Ľudo Ondrejov (19 October 1901 in Slanje, present day Croatia – 18 March 1962 in Bratislava, Czechoslovakia) was a Slovak poet and prose writer.

== Biography ==
Ľudo Ondrejov was born in a Slovak family in Slanje, Austro-Hungarian Empire (today part of Donji Martijanec, Croatia) on 18 March 1901. He spent most of his childhood in the Kingdom of Hungary in a small village Kostiviarska (today part of Banská Bystrica).

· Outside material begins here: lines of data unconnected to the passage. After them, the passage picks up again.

<file path="config.mk">
export PLATFORM = sky130hd
export DESIGN_NAME = presence_confidence_tracker
export DESIGN_NICKNAME = d
export VERILOG_FILES = /design/src/pct_pkg.sv /design/src/pct_cfg.sv /design/src/pct_core.sv /design/src/presence_confidence_tracker.sv
export SDC_FILE = /design/constraint.sdc
export NUM_CORES = 1
export LEC_CHECK = 0
export BUFFER_PORTS_ARGS = -buffer_cell sky130_fd_sc_hd__buf_2
export CAP_MARGIN = 20
export CORE_UTILIZATION = 30
export CTS_CLUSTER_DIAMETER = 200
export DETAILED_ROUTE_END_ITERATION = 16
export GPL_TIMING_DRIVEN = 0
export HOLD_SLACK_MARGIN = 0.03
export PLACE_DENSITY = 0.53
export SETUP_SLACK_MARGIN = 0.4
export SYNTH_ARGS = -nofsm -noshare
export SYNTH_HDL_FRONTEND = slang
export SYNTH_SLANG_ARGS = --single-unit
</file>
<file path="constraint.sdc">
create_clock -name clk -period 17.2 [get_ports clk]
set_input_delay 3.44 -clock clk [delete_from_list [all_inputs] [get_ports clk]]
set_output_delay 3.44 -clock clk [all_outputs]
set_load 0.02 [all_outputs]
</file>
<file path="src/pct_pkg.sv">
// shared types and constants for the presence confidence tracker
`timescale 1ns / 1ps

package pct_pkg;

  // confidence format, Q1.16
  localparam int CONF_W = 17;
  localparam logic [CONF_W-1:0] Q_ONE = 17'd65536;

  // presence states
  localparam int STATE_W = 3;
  localparam logic [STATE_W-1:0] ST_NONE        = 3'd0;
  localparam logic [STATE_W-1:0] ST_COUNT_IN    = 3'd1;
  localparam logic [STATE_W-1:0] ST_FOUND_FIRST = 3'd2;
  localparam logic [STATE_W-1:0] ST_FOUND       = 3'd3;
  localparam logic [STATE_W-1:0] ST_COUNT_OUT   = 3'd4;

  // item opcodes
  localparam int OP_W = 2;
  localparam logic [OP_W-1:0] OP_UPDATE     = 2'd0;
  localparam logic [OP_W-1:0] OP_CLEAR_MARK = 2'd1;
  localparam logic [OP_W-1:0] OP_RESET_CNT  = 2'd2;

  // configuration register indexes
  localparam int CFG_IDX_W  = 3;
  localparam int CFG_DATA_W = 32;
  localparam logic [CFG_IDX_W-1:0] REG_FADE_RATE   = 3'd0;
  localparam logic [CFG_IDX_W-1:0] REG_ADD_AMOUNT  = 3'd1;
  localparam logic [CFG_IDX_W-1:0] REG_GATE_START  = 3'd2;
  localparam logic [CFG_IDX_W-1:0] REG_GATE_STOP   = 3'd3;
  localparam logic [CFG_IDX_W-1:0] REG_SEE_TIME    = 3'd4;
  localparam logic [CFG_IDX_W-1:0] REG_FORGET_TIME = 3'd5;

  // configuration reset values
  localparam logic [15:0] FADE_RATE_RST   = 16'd62259;
  localparam logic [16:0] ADD_AMOUNT_RST  = 17'd6554;
  localparam logic [16:0] GATE_START_RST  = 17'd42598;
  localparam logic [16:0] GATE_STOP_RST   = 17'd26214;
  localparam logic [31:0] SEE_TIME_RST    = 32'd1000;
  localparam logic [31:0] FORGET_TIME_RST = 32'd1000;

  // active configuration
  typedef struct packed {
    logic [15:0] fade_rate;
    logic [16:0] add_amount;
    logic [16:0] gate_start;
    logic [16:0] gate_stop;
    logic [31:0] see_time_ms;
    logic [31:0] forget_time_ms;
  } pct_cfg_t;

  // one result item
  typedef struct packed {
    logic [CONF_W-1:0]  confidence_level;
    logic               first_seen;
    logic               seeing_face;
    logic [STATE_W-1:0] face_state;
  } pct_res_t;

endpackage

</file>
<file path="src/pct_cfg.sv">
// configuration register file for the presence confidence tracker
`timescale 1ns / 1ps

module pct_cfg (
  input  logic                      clk,
  input  logic                      rst,
  input  logic                      wr_en,
  input  logic [pct_pkg::CFG_IDX_W-1:0]  wr_index,
  input  logic [pct_pkg::CFG_DATA_W-1:0] wr_data,
  output pct_pkg::pct_cfg_t         cfg
);
  import pct_pkg::*;

  // register writes by index, unknown indexes dropped
  always_ff @(posedge clk) begin
    if (rst) begin
      cfg.fade_rate      <= FADE_RATE_RST;
      cfg.add_amount     <= ADD_AMOUNT_RST;
      cfg.gate_start     <= GATE_START_RST;
      cfg.gate_stop      <= GATE_STOP_RST;
      cfg.see_time_ms    <= SEE_TIME_RST;
      cfg.forget_time_ms <= FORGET_TIME_RST;
    end else if (wr_en) begin
      case (wr_index)
        REG_FADE_RATE:   cfg.fade_rate      <= wr_data[15:0];
        REG_ADD_AMOUNT:  cfg.add_amount     <= wr_data[16:0];
        REG_GATE_START:  cfg.gate_start     <= wr_data[16:0];
        REG_GATE_STOP:   cfg.gate_stop      <= wr_data[16:0];
        REG_SEE_TIME:    cfg.see_time_ms    <= wr_data;
        REG_FORGET_TIME: cfg.forget_time_ms <= wr_data;
        default: ;
      endcase
    end
  end

endmodule

</file>
<file path="src/pct_core.sv">
// confidence decay, hysteresis gates and presence state machine
`timescale 1ns / 1ps

module pct_core (
  input  logic                        clk,
  input  logic                        rst,
  input  logic                        en,
  input  logic [pct_pkg::OP_W-1:0]    opcode,
  input  logic                        face_detected,
  input  logic [31:0]                 now_ms,
  input  pct_pkg::pct_cfg_t           cfg,
  output pct_pkg::pct_res_t           res
);
  import pct_pkg::*;

  logic [CONF_W-1:0]  conf;
  logic [CONF_W-1:0]  conf_next;
  logic [STATE_W-1:0] state;
  logic [STATE_W-1:0] state_next;
  logic [31:0]        look_start;
  logic [31:0]        look_start_next;
  logic [31:0]        forget_start;
  logic [31:0]        forget_start_next;

  logic [32:0]        prod;
  logic [CONF_W-1:0]  decayed;
  logic [CONF_W:0]    sum;
  logic [CONF_W:0]    c;
  logic               ge_start;
  logic               le_stop;
  logic [31:0]        look_elapsed;
  logic [31:0]        forget_elapsed;

  // decay, optional add, clamp to one
  always_comb begin
    prod    = {16'd0, conf} * {17'd0, cfg.fade_rate};
    decayed = prod[32:16];
    sum     = {1'b0, decayed} + {1'b0, cfg.add_amount};
    if (face_detected) begin
      c = (sum > {1'b0, Q_ONE}) ? {1'b0, Q_ONE} : sum;
    end else begin
      c = {1'b0, decayed};
    end
    ge_start       = c >= {1'b0, cfg.gate_start};
    le_stop        = c <= {1'b0, cfg.gate_stop};
    look_elapsed   = now_ms - look_start;
    forget_elapsed = now_ms - forget_start;
  end

  // next state per opcode
  always_comb begin
    conf_next         = conf;
    state_next        = state;
    look_start_next   = look_start;
    forget_start_next = forget_start;
    case (opcode)
      OP_UPDATE: begin
        conf_next = c[CONF_W-1:0];
        if (ge_start) begin
          case (state)
            ST_NONE: begin
              look_start_next = now_ms;
              state_next      = ST_COUNT_IN;
            end
            ST_COUNT_OUT: state_next = ST_FOUND;
            ST_COUNT_IN: begin
              if (look_elapsed > cfg.see_time_ms) state_next = ST_FOUND_FIRST;
            end
            ST_FOUND_FIRST: state_next = ST_FOUND;
            default: ;
          endcase
        end else if (le_stop) begin
          case (state)
            ST_FOUND, ST_FOUND_FIRST: begin
              forget_start_next = now_ms;
              state_next        = ST_COUNT_OUT;
            end
            ST_COUNT_IN: state_next = ST_NONE;
            ST_COUNT_OUT: begin
              if (forget_elapsed > cfg.forget_time_ms) state_next = ST_NONE;
            end
            default: ;
          endcase
        end
      end
      OP_CLEAR_MARK: begin
        if (state == ST_FOUND_FIRST) state_next = ST_FOUND;
      end
      OP_RESET_CNT: begin
        conf_next         = '0;
        state_next        = ST_NONE;
        look_start_next   = now_ms;
        forget_start_next = now_ms;
      end
      default: ;
    endcase
  end

  // tracker state
  always_ff @(posedge clk) begin
    if (rst) begin
      conf         <= '0;
      state        <= ST_NONE;
      look_start   <= '0;
      forget_start <= '0;
    end else if (en) begin
      conf         <= conf_next;
      state        <= state_next;
      look_start   <= look_start_next;
      forget_start <= forget_start_next;
    end
  end

  // result from the state after this item
  assign res.face_state       = state_next;
  assign res.seeing_face      = (state_next == ST_FOUND_FIRST) || (state_next == ST_FOUND);
  assign res.first_seen       = state_next == ST_FOUND_FIRST;
  assign res.confidence_level = conf_next;

  // confidence never rises above one
  assert property (@(posedge clk) disable iff (rst) conf <= Q_ONE)
    else $error("confidence above one");

  // reset counters clears confidence and state
  assert property (@(posedge clk) disable iff (rst)
    (en && opcode == OP_RESET_CNT) |=> (conf == '0 && state == ST_NONE))
    else $error("reset counters did not clear state");

  // found first is entered only from counting in
  assert property (@(posedge clk) disable iff (rst)
    (state == ST_FOUND_FIRST) |->
      ($past(state) == ST_COUNT_IN || $past(state) == ST_FOUND_FIRST))
    else $error("found first entered from wrong state");

  // state only moves when an item is processed
  assert property (@(posedge clk) disable iff (rst)
    !en |=> $stable(state) && $stable(conf))
    else $error("state changed without an item");

endmodule

</file>
<file path="src/presence_confidence_tracker.sv">
// top level: item input register, tracker core and result register
// an item passes the input register and then the result register before its result is valid
// throughput: one item per cycle while the result side accepts; the update, gate and state decision are combinational
// the decay multiply (17 x 16 bits) and gate compares set the critical path
// reset (rst, synchronous, active high) empties both registers, restores the
// default configuration and clears confidence, state and start times
`timescale 1ns / 1ps

module presence_confidence_tracker (
  input  logic        clk,
  input  logic        rst,
  // item input
  input  logic        s_axis_tvalid,
  output logic        s_axis_tready,
  input  logic [39:0] s_axis_tdata,   // face_detected[0], now_ms[32:1], zero pad
  input  logic [1:0]  s_axis_tuser,   // opcode[1:0]
  // result output
  output logic        m_axis_tvalid,
  input  logic        m_axis_tready,
  output logic [23:0] m_axis_tdata,   // face_state[2:0], seeing_face[3], first_seen[4],
                                      // confidence_level[21:5], zero pad
  // configuration writes
  input  logic        cfg_valid,
  output logic        cfg_ready,
  input  logic [pct_pkg::CFG_IDX_W-1:0]  cfg_index,
  input  logic [pct_pkg::CFG_DATA_W-1:0] cfg_data
);
  import pct_pkg::*;

  pct_cfg_t         cfg;
  pct_res_t         res;
  pct_res_t         res_q;

  logic             in_v;
  logic [OP_W-1:0]  in_op;
  logic             in_det;
  logic [31:0]      in_now;
  logic             out_v;
  logic             advance;

  assign cfg_ready = 1'b1;

  pct_cfg u_cfg (
    .clk      (clk),
    .rst      (rst),
    .wr_en    (cfg_valid & cfg_ready),
    .wr_index (cfg_index),
    .wr_data  (cfg_data),
    .cfg      (cfg)
  );

  // item moves to the result register when that register is free or drains
  assign advance       = in_v && (!out_v || m_axis_tready);
  assign s_axis_tready = !in_v || advance;

  // input register
  always_ff @(posedge clk) begin
    if (rst) begin
      in_v <= 1'b0;
    end else if (s_axis_tready) begin
      in_v <= s_axis_tvalid;
    end
  end

  always_ff @(posedge clk) begin
    if (s_axis_tready && s_axis_tvalid) begin
      in_op  <= s_axis_tuser;
      in_det <= s_axis_tdata[0];
      in_now <= s_axis_tdata[32:1];
    end
  end

  pct_core u_core (
    .clk           (clk),
    .rst           (rst),
    .en            (advance),
    .opcode        (in_op),
    .face_detected (in_det),
    .now_ms        (in_now),
    .cfg           (cfg),
    .res           (res)
  );

  // result register
  always_ff @(posedge clk) begin
    if (rst) begin
      out_v <= 1'b0;
    end else if (advance) begin
      out_v <= 1'b1;
    end else if (m_axis_tready) begin
      out_v <= 1'b0;
    end
  end

  always_ff @(posedge clk) begin
    if (advance) begin
      res_q <= res;
    end
  end

  assign m_axis_tvalid = out_v;
  assign m_axis_tdata  = {2'b00, res_q};

  // a processed item always shows up as a result next cycle
  assert property (@(posedge clk) disable iff (rst) advance |=> m_axis_tvalid)
    else $error("processed item lost");

endmodule

</file>
===== src/sv/mppa_pkg.sv =====
// Shared types, codes and constants of the multi-pool page allocator.
package mppa_pkg;

  localparam int PAGE_BYTES = 4096;
  localparam int PAGE_SHIFT = 12;
  localparam int ADDR_W     = 64;
  localparam int SLOT_CFG_W = 7;
  localparam int PAGES_W    = 9;
  localparam int CFG_POOLS  = 7;

  localparam logic [2:0] STACK_POOL = 3'd2;

  typedef enum logic [1:0] {
    ST_OK      = 2'd0,
    ST_FULL    = 2'd1,
    ST_NO_POOL = 2'd2,
    ST_OUTSIDE = 2'd3
  } status_t;

  typedef enum logic {
    MODE_ALLOC = 1'b0,
    MODE_FREE  = 1'b1
  } mode_t;

  typedef enum logic [2:0] {
    CFG_REGION_BASE        = 3'd0,
    CFG_KERNEL_TABLE_SLOTS = 3'd1,
    CFG_TASK_SLOTS         = 3'd2,
    CFG_STACK_SLOTS        = 3'd3,
    CFG_SPACE_RECORD_SLOTS = 3'd4,
    CFG_USER_TABLE_SLOTS   = 3'd5,
    CFG_AREA_SLOTS         = 3'd6,
    CFG_FILE_SLOTS         = 3'd7
  } cfg_index_t;

  typedef enum logic {
    S_IDLE = 1'b0,
    S_EXEC = 1'b1
  } state_t;

  typedef struct packed {
    logic [ADDR_W-1:0]     base;
    logic [SLOT_CFG_W-1:0] count;
  } pool_geom_t;

  typedef struct packed {
    mode_t                 mode;
    logic                  no_pool;
    logic                  stack;
    logic [ADDR_W-1:0]     base;
    logic [ADDR_W-1:0]     addr;
    logic [SLOT_CFG_W-1:0] count;
  } req_ctx_t;

  typedef struct packed {
    logic              wr_en;
    logic [ADDR_W-1:0] page_address;
    status_t           status;
  } slot_res_t;

endpackage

He moved to Bratislava in 1938 and became a professional writer. Ľudo Ondrejov was a member of a partisan group in 1944–45. During World War II he was given a bookstore as a part of the Aryanization in Slovakia.

== Works ==
=== Writing career ===
Ondrejov's first works were published in periodicals such as Slovenské pohľady (Slovak views). His first book was published in 1932. He wrote prose and poetry for adults and children. Ondrejov was a significant member of the Slovak school of naturalism. Ondrejov also wrote fictional travelogues.

=== List of selected works ===
Poetry
- 1932 – Martin Nociar Jakubovie
- 1932 – Bez návratu (No return)
- 1936 – Mámenie (Wheedling)
- 1956 – Básne (Poems)

Prose
- 1932 – Rozprávky z hôr (Fairy tales from the mountains)
- 1936 – Africký zápisník (African itinerary)
- 1936 – Horami Sumatry(Through the mountains of Sumatra)
- Slnko vychádza nad hory (The Sun is rising over the hills) trilogy
  - 1937 – Zbojnícka mladosť (Outlaw's youth)
  - 1939 – Jerguš Lapin (also the name of the main character in the first two volumes)
  - 1950 – Na zemi sú tvoje hviezdy (Your stars are on the ground)
== Criticism ==

During the Second World War he Aryanized the second-hand bookshop of the Jewish family of Steiners in Bratislava. Moreover, when the deportation of Jews started, he said that in his company no Jew was needed and he reported them to the authorities:

"I declare that in this bookstore I do not need these Jews: Max Steiner, Joseph Steiner, Sigismund Steiner and Viliam Steiner. By securing and deporting those Jews neither the trade nor the Slovak state will suffer any economic damage, because I have found compensation in the Aryan person Mr. Viliam Fabry from the St. Martin."

These people later died in concentration camps.